What the task requires
Wherever the word "other" appears in the entries, copy the whole line.
*** Opening Record extracts ***
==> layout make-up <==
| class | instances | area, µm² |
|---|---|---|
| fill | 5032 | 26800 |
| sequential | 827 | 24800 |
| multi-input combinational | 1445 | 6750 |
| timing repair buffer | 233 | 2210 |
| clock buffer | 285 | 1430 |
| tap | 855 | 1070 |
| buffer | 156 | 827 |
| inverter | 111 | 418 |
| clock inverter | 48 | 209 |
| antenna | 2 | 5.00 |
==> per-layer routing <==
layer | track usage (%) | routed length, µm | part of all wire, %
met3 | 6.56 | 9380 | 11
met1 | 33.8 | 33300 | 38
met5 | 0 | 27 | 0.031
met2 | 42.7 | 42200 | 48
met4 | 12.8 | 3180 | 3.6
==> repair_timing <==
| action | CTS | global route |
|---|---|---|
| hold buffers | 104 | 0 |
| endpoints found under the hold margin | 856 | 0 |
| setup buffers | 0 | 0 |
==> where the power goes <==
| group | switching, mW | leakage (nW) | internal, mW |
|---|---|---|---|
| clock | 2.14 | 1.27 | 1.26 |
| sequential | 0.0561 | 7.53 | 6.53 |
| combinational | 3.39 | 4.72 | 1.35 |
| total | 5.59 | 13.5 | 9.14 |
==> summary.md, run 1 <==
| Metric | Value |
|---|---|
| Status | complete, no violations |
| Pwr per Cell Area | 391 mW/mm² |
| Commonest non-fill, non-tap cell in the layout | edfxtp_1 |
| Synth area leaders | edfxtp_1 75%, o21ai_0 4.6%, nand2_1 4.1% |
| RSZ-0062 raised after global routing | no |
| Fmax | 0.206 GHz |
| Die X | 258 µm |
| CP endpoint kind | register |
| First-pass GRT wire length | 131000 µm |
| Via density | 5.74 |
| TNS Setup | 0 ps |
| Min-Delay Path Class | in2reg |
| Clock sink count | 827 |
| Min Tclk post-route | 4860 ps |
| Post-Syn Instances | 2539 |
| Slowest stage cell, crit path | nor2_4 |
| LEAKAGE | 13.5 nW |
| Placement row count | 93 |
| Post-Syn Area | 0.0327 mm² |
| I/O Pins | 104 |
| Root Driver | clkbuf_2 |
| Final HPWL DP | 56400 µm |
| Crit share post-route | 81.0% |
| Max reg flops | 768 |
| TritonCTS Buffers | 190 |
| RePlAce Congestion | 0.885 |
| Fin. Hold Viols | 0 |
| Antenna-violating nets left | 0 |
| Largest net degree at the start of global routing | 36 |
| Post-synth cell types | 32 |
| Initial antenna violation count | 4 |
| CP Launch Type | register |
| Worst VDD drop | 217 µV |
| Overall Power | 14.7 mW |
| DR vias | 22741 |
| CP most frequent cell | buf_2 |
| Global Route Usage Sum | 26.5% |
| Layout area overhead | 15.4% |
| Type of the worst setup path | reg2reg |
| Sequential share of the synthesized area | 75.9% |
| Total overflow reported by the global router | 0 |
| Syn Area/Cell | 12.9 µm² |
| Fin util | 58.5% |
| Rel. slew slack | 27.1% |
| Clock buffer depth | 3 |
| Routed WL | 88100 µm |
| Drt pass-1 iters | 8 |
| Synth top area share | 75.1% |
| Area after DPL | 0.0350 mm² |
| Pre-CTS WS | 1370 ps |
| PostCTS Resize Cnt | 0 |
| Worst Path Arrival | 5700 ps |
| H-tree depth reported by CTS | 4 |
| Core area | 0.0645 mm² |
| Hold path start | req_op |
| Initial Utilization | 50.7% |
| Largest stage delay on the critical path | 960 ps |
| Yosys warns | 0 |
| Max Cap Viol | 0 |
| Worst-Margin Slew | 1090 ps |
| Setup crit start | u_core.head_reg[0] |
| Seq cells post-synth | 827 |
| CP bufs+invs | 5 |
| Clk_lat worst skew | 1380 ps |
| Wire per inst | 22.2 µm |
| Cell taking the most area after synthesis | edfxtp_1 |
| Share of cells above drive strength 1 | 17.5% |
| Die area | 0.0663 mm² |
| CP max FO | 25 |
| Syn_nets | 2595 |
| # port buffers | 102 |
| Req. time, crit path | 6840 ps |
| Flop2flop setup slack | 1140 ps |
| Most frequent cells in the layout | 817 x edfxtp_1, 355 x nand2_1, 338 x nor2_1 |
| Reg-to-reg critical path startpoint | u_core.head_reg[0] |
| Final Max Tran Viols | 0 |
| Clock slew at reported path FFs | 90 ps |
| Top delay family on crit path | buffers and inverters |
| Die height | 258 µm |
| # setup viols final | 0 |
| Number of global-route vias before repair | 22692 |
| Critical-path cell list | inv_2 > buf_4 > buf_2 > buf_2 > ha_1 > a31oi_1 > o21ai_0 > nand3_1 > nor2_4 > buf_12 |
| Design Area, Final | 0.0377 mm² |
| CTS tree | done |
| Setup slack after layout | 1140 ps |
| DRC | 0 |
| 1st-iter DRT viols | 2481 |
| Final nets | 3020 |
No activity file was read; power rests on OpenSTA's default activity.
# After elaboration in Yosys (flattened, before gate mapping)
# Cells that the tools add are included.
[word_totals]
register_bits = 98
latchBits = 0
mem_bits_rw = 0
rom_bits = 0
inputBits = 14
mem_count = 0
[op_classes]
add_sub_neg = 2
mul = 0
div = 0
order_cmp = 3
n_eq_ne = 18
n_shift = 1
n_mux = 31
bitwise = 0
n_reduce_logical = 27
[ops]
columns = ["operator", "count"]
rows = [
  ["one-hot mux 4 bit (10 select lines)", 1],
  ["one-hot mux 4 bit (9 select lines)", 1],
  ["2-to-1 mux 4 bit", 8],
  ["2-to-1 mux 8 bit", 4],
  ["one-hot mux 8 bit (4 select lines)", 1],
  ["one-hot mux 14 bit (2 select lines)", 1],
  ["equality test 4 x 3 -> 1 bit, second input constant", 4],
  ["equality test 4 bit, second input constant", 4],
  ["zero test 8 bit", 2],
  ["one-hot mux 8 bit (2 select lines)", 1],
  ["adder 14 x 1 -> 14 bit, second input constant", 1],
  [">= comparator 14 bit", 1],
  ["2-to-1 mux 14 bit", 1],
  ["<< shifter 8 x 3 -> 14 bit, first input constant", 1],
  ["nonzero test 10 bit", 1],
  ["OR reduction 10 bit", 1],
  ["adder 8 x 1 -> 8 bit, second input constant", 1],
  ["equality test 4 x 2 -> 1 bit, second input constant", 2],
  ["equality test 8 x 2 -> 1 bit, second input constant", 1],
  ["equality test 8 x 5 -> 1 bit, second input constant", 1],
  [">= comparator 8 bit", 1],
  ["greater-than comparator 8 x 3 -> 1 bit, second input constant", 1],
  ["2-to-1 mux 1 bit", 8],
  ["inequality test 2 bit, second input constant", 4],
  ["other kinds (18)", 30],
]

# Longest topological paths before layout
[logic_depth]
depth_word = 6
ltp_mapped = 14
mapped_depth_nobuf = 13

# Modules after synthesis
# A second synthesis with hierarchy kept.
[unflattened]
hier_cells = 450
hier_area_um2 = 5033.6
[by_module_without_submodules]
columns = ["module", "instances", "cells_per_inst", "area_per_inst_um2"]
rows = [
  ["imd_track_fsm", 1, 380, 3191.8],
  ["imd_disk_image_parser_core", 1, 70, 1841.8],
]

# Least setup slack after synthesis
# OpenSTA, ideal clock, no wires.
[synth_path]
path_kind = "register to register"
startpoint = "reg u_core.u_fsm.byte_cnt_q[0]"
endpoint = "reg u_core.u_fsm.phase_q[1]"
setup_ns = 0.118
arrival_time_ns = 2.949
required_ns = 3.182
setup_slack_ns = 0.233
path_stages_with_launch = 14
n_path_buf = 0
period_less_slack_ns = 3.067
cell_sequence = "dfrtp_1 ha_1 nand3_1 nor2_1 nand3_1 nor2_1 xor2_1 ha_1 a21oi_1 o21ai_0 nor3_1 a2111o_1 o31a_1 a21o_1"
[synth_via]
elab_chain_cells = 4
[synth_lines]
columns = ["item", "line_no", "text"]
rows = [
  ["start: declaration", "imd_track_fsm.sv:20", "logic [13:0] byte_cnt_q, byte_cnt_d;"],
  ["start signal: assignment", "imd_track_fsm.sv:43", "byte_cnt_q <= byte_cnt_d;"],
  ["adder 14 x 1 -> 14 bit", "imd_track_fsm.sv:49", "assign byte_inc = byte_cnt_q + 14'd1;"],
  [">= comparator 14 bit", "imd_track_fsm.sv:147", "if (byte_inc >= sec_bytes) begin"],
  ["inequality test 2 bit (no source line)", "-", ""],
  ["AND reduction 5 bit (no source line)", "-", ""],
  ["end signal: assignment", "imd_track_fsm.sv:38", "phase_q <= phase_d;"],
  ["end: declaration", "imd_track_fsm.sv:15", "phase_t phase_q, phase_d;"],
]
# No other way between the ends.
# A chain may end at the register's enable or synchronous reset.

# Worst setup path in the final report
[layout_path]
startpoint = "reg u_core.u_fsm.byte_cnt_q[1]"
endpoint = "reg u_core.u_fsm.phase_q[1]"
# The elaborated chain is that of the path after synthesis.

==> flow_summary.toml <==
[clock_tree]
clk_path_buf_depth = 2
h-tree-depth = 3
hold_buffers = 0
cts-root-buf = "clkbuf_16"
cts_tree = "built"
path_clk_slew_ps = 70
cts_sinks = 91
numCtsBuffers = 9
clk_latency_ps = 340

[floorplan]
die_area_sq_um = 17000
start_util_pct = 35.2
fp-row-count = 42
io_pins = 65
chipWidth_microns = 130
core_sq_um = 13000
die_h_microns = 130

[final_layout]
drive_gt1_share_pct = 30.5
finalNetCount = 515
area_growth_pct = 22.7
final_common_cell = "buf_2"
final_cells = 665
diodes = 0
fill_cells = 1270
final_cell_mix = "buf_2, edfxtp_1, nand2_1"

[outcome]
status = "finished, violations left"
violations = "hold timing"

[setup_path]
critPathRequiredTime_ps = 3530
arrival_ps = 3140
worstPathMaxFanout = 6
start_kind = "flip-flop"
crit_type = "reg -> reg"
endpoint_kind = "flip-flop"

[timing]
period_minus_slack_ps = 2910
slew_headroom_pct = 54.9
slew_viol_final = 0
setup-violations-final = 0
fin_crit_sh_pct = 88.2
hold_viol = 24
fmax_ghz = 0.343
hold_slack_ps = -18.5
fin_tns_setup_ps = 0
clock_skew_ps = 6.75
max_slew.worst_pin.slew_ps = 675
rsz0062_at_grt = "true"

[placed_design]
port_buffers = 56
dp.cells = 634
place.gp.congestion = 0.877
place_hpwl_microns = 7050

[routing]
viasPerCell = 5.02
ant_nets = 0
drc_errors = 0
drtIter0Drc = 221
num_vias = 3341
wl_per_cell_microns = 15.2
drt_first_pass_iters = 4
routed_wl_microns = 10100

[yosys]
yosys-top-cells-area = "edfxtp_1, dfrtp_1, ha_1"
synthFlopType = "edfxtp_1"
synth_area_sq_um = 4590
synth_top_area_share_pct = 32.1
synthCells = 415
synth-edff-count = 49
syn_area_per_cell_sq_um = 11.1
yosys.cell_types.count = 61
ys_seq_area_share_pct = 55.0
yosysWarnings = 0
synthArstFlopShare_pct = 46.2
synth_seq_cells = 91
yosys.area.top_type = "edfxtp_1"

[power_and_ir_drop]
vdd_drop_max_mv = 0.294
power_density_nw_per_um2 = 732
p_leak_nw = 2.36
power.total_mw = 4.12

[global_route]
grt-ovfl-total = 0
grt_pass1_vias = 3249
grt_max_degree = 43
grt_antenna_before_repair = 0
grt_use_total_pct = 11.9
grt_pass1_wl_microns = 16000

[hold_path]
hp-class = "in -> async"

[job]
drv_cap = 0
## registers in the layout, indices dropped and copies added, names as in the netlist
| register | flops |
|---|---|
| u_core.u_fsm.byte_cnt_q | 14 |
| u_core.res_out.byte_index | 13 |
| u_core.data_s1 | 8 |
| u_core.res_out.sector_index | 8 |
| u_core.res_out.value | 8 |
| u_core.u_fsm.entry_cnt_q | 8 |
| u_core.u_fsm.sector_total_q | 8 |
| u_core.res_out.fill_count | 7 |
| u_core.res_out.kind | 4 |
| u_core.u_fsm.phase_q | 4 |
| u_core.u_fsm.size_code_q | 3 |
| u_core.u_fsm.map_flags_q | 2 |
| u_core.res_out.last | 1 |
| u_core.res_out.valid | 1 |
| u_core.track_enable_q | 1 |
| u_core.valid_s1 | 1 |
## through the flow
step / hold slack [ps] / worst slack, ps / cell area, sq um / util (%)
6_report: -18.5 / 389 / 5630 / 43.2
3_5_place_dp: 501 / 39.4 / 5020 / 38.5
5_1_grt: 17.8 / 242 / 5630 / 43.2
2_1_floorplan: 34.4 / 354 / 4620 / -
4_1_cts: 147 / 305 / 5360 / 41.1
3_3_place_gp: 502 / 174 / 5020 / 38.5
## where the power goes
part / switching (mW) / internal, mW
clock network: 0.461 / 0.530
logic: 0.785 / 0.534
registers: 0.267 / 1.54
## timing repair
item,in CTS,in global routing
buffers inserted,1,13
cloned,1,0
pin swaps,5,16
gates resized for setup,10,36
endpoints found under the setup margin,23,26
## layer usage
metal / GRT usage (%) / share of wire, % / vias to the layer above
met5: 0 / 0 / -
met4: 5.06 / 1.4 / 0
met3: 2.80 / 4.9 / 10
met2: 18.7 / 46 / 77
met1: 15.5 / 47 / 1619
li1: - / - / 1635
*** Closing Record extracts ***
Exercise solution
  ["other kinds (18)", 30],
# No other way between the ends.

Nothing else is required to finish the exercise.